## THE RECORDS:
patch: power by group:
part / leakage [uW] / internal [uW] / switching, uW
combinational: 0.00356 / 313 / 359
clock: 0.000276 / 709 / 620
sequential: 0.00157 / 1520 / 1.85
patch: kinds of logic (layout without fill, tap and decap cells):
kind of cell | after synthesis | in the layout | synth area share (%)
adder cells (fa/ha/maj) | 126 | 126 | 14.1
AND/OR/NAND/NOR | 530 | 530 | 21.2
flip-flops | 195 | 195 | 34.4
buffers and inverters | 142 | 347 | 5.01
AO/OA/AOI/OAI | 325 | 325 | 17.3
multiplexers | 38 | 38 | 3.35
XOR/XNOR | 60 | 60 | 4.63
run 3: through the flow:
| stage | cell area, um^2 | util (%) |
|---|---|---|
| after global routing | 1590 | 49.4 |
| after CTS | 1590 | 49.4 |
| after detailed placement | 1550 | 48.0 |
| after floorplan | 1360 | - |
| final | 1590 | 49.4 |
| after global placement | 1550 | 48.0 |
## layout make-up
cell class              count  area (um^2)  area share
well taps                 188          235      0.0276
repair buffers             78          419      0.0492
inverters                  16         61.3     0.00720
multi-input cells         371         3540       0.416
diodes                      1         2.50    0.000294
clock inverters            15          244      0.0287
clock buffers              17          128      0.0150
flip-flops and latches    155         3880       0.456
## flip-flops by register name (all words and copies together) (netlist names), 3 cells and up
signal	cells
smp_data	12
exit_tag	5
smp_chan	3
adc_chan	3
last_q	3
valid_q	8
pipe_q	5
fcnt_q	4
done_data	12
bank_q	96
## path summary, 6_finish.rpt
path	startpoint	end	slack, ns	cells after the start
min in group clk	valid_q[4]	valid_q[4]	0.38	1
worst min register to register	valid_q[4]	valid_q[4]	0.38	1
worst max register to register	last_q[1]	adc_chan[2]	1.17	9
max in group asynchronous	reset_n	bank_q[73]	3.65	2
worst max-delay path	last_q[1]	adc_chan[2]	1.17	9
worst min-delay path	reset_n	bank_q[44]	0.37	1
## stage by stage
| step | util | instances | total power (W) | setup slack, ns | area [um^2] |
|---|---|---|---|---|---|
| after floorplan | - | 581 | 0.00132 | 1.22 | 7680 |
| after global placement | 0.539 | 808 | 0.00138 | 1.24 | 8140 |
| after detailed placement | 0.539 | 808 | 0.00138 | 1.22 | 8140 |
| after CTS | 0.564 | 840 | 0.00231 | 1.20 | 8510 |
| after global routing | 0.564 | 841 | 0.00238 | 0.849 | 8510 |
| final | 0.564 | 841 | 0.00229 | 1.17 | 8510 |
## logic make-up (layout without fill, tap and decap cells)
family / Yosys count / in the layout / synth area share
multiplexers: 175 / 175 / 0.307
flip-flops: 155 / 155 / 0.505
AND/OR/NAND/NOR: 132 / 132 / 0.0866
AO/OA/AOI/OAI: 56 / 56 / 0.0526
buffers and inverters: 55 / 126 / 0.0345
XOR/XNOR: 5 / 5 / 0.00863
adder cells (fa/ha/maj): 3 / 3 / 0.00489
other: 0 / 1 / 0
--- src/rtl/barrido_display.sv ---
// ---------------------------------------------------------------------------
// barrido_display
// Display-scan stage for the Booth multiplier board. Divides clk down to the
// digit refresh rate, steps the 3-bit digit-position code read by the anode
// decoder, latches the 5-digit BCD magnitude and sign of the product, and
// drives the registered active-low segment pattern of the selected digit.
//
// Ports:
//   clk                  system clock
//   reset                asynchronous, active-high reset
//   cargar               one-cycle load strobe for bcd_in / signo
//   bcd_in[19:0]         five BCD digits, [3:0] units .. [19:16] ten-thousands
//   signo                1 = product negative
//   contador_actualizar  digit-position code (000,001,010,011,101)
//   segmentos[6:0]       active-low segments, order gfedcba
//   led_negativo         latched sign
//   bcd_invalido         a latched nibble is greater than 9
//
// Build option: define BLANK_CEROS_EN to blank leading zeros (digits 1..4).
//
// state    | meaning
// POS_UNI  | 000: units digit selected
// POS_DEC  | 001: tens digit selected
// POS_CEN  | 010: hundreds digit selected
// POS_MIL  | 011: thousands digit selected
// POS_DMIL | 101: ten-thousands digit selected (code fixed by anode decoder)
// ---------------------------------------------------------------------------
module barrido_display #(
    parameter int FREC_RELOJ    = 100_000_000,
    parameter int FREC_REFRESCO = 10_000,
    parameter int DIV           = FREC_RELOJ / FREC_REFRESCO
) (
    input  logic        clk,
    input  logic        reset,
    input  logic        cargar,
    input  logic [19:0] bcd_in,
    input  logic        signo,
    output logic [2:0]  contador_actualizar,
    output logic [6:0]  segmentos,
    output logic        led_negativo,
    output logic        bcd_invalido
);
    localparam int            PW      = (DIV > 1) ? $clog2(DIV) : 1;
    localparam logic [PW-1:0] PRE_MAX = PW'(DIV - 1);

    typedef enum logic [2:0] {
        POS_UNI  = 3'b000,
        POS_DEC  = 3'b001,
        POS_CEN  = 3'b010,
        POS_MIL  = 3'b011,
        POS_DMIL = 3'b101
    } pos_t;

    pos_t          pos;
    pos_t          pos_next;
    logic [PW-1:0] pre;
    logic          tick;
    logic [19:0]   digitos;
    logic          invalido_in;
    logic [3:0]    cero_sup;
    logic [3:0]    digito_sel;
    logic          blanco;
    logic [6:0]    seg_next;

    function automatic logic [6:0] decodificar(input logic [3:0] d);
        logic [6:0] s;
        case (d)
            4'd0:    s = 7'b1000000;
            4'd1:    s = 7'b1111001;
            4'd2:    s = 7'b0100100;
            4'd3:    s = 7'b0110000;
            4'd4:    s = 7'b0011001;
            4'd5:    s = 7'b0010010;
            4'd6:    s = 7'b0000010;
            4'd7:    s = 7'b1111000;
            4'd8:    s = 7'b0000000;
            4'd9:    s = 7'b0010000;
            default: s = 7'b1111111;
        endcase
        return s;
    endfunction

    // Prescaler: tick is high for the one cycle the count sits at DIV-1.
    assign tick = (pre == PRE_MAX);

    always_ff @(posedge clk or posedge reset) begin
        if (reset) begin
            pre <= '0;
        end else if (tick) begin
            pre <= '0;
        end else begin
            pre <= pre + 1'b1;
        end
    end

    always_ff @(posedge clk or posedge reset) begin
        if (reset) begin
            pos <= POS_UNI;
        end else begin
            pos <= pos_next;
        end
    end

    always_comb begin
        pos_next = pos;
        if (tick) begin
            case (pos)
                POS_UNI:  pos_next = POS_DEC;
                POS_DEC:  pos_next = POS_CEN;
                POS_CEN:  pos_next = POS_MIL;
                POS_MIL:  pos_next = POS_DMIL;
                default:  pos_next = POS_UNI;   // POS_DMIL and stray codes
            endcase
        end
    end

    assign contador_actualizar = pos;

    always_comb begin
        invalido_in = 1'b0;
        for (int i = 0; i < 5; i++) begin
            if (bcd_in[4*i +: 4] > 4'd9) begin
                invalido_in = 1'b1;
            end
        end
    end

    always_ff @(posedge clk or posedge reset) begin
        if (reset) begin
            digitos      <= '0;
            led_negativo <= 1'b0;
            bcd_invalido <= 1'b0;
        end else if (cargar) begin
            digitos      <= bcd_in;
            led_negativo <= signo;
            bcd_invalido <= invalido_in;
        end
    end

    // cero_sup[k-1]: digit k and every digit above it are zero.
`ifdef BLANK_CEROS_EN
    assign cero_sup = {digitos[19:16] == 4'd0,
                       digitos[19:12] == 8'd0,
                       digitos[19:8]  == 12'd0,
                       digitos[19:4]  == 16'd0};
`else
    assign cero_sup = 4'b0000;
`endif

    always_comb begin
        digito_sel = 4'hF;      // stray position codes show blank
        blanco     = 1'b0;
        case (pos)
            POS_UNI:  digito_sel = digitos[3:0];
            POS_DEC:  begin digito_sel = digitos[7:4];   blanco = cero_sup[0]; end
            POS_CEN:  begin digito_sel = digitos[11:8];  blanco = cero_sup[1]; end
            POS_MIL:  begin digito_sel = digitos[15:12]; blanco = cero_sup[2]; end
            POS_DMIL: begin digito_sel = digitos[19:16]; blanco = cero_sup[3]; end
            default:  ;
        endcase
        seg_next = blanco ? 7'b1111111 : decodificar(digito_sel);
    end

    // Registered from current position and latched data: one cycle behind
    // both, so a load coinciding with a tick shows the new data at the new
    // position on the following cycle.
    always_ff @(posedge clk or posedge reset) begin
        if (reset) begin
            segmentos <= 7'b1000000;
        end else begin
            segmentos <= seg_next;
        end
    end

endmodule
===== src/rtl/score_uart_tx_if.sv =====
// rtl/score_uart_tx_if.sv - score inputs, send request and serial outputs of score_uart_tx
interface score_uart_tx_if;
  logic [3:0] tens;
  logic [3:0] ones;
  logic       send;
  logic       tx;
  logic       busy;

  modport master (output tens, ones, send, input tx, busy);
  modport slave  (input tens, ones, send, output tx, busy);
endinterface
## src/rtl/strobe_catcher.sv

```systemverilog
`default_nettype none
// ============================================================================
// Module   : strobe_catcher
// Purpose  : Captures strobe-qualified words into a circular FIFO and presents
//            the head downstream with a valid/ack handshake.
//            Optional zero-latency bypass: STROBE_CATCHER_BYPASS_EN
// Revision : 1.0 - initial release
// ============================================================================
module strobe_catcher #(
    parameter int unsigned WIDTH = 8,
    parameter int unsigned DEPTH = 4
) (
    input  logic                       clk,
    input  logic                       anrst,
    input  logic                       strobe,
    input  logic [WIDTH-1:0]           in,
    output logic [WIDTH-1:0]           out,
    output logic                       out_valid,
    input  logic                       ack,
    output logic [$clog2(DEPTH+1)-1:0] count,
    output logic                       overflow
);

    localparam int unsigned c_aw = (DEPTH > 1) ? $clog2(DEPTH) : 1;
    localparam int unsigned c_cw = $clog2(DEPTH + 1);
    localparam logic [c_cw-1:0] c_full = c_cw'(DEPTH);
    localparam logic [c_cw-1:0] c_one  = c_cw'(1);
    localparam logic [c_aw-1:0] c_step = c_aw'(1);

    logic [WIDTH-1:0] mem_q [DEPTH];
    logic [c_aw-1:0]  rd_ptr_q, rd_ptr_d;
    logic [c_aw-1:0]  wr_ptr_q, wr_ptr_d;
    logic [c_cw-1:0]  count_q, count_d;
    logic             overflow_q, overflow_d;

    logic w_empty;
    logic w_full;
    logic w_bypass;
    logic w_pop;
    logic w_push;
    logic [WIDTH-1:0] w_head;

    assign w_empty = (count_q == '0);
    assign w_full  = (count_q == c_full);

`ifdef STROBE_CATCHER_BYPASS_EN
    assign w_bypass = w_empty && strobe;
    assign w_head   = w_empty ? in : mem_q[rd_ptr_q];
`else
    assign w_bypass = 1'b0;
    assign w_head   = mem_q[rd_ptr_q];
`endif

    assign out_valid = anrst && (!w_empty || w_bypass);
    assign out       = out_valid ? w_head : '0;

    assign w_pop  = ack && out_valid;
    // A bypassed word that is acked in the same cycle never enters the buffer.
    assign w_push = strobe && (!w_full || w_pop) && !(w_bypass && w_pop);

    always_comb begin
        rd_ptr_d   = rd_ptr_q;
        wr_ptr_d   = wr_ptr_q;
        count_d    = count_q;
        overflow_d = overflow_q;

        if (w_push) begin
            wr_ptr_d = wr_ptr_q + c_step;
        end
        if (w_pop && !w_bypass) begin
            rd_ptr_d = rd_ptr_q + c_step;
        end

        unique case ({w_push, w_pop && !w_bypass})
            2'b10:   count_d = count_q + c_one;
            2'b01:   count_d = count_q - c_one;
            default: count_d = count_q;
        endcase

        if (strobe && w_full && !w_pop) begin
            overflow_d = 1'b1;
        end
    end

    always_ff @(posedge clk or negedge anrst) begin
        if (!anrst) begin
            rd_ptr_q   <= '0;
            wr_ptr_q   <= '0;
            count_q    <= '0;
            overflow_q <= 1'b0;
        end else begin
            rd_ptr_q   <= rd_ptr_d;
            wr_ptr_q   <= wr_ptr_d;
            count_q    <= count_d;
            overflow_q <= overflow_d;
        end
    end

    // Storage carries no reset: contents are meaningless until written.
    always_ff @(posedge clk) begin
        if (w_push) begin
            mem_q[wr_ptr_q] <= in;
        end
    end

    assign count    = count_q;
    assign overflow = overflow_q;

endmodule
`default_nettype wire

```

## config.mk

```make
export PLATFORM = sky130hd
export DESIGN_NAME = strobe_catcher
export DESIGN_NICKNAME = d
export VERILOG_FILES = /design/src/rtl/strobe_catcher.sv
export SDC_FILE = /design/constraint.sdc
export NUM_CORES = 1
export LEC_CHECK = 0
export BUFFER_PORTS_ARGS = -buffer_cell sky130_fd_sc_hd__buf_2
export CORE_ASPECT_RATIO = 2
export CORE_MARGIN = 1.5
export CORE_UTILIZATION = 46
export DETAILED_ROUTE_END_ITERATION = 8
export PLACE_DENSITY = 0.75
export SLEW_MARGIN = 40
export SYNTH_ARGS = -nofsm -noshare
export SYNTH_HDL_FRONTEND = slang
export SYNTH_SLANG_ARGS = --single-unit
```

## constraint.sdc

```tcl
create_clock -name clk -period 4.92 [get_ports clk]
set_input_delay 0.984 -clock clk [delete_from_list [all_inputs] [get_ports clk]]
set_output_delay 0.984 -clock clk [all_outputs]
set_load 0.03 [all_outputs]
```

## WHAT TO DO:
Write out every line of the data that holds the word "buffers".

## YOUR RESPONSE:
buffers and inverters | 142 | 347 | 5.01
repair buffers             78          419      0.0492
clock buffers              17          128      0.0150
buffers and inverters: 55 / 126 / 0.0345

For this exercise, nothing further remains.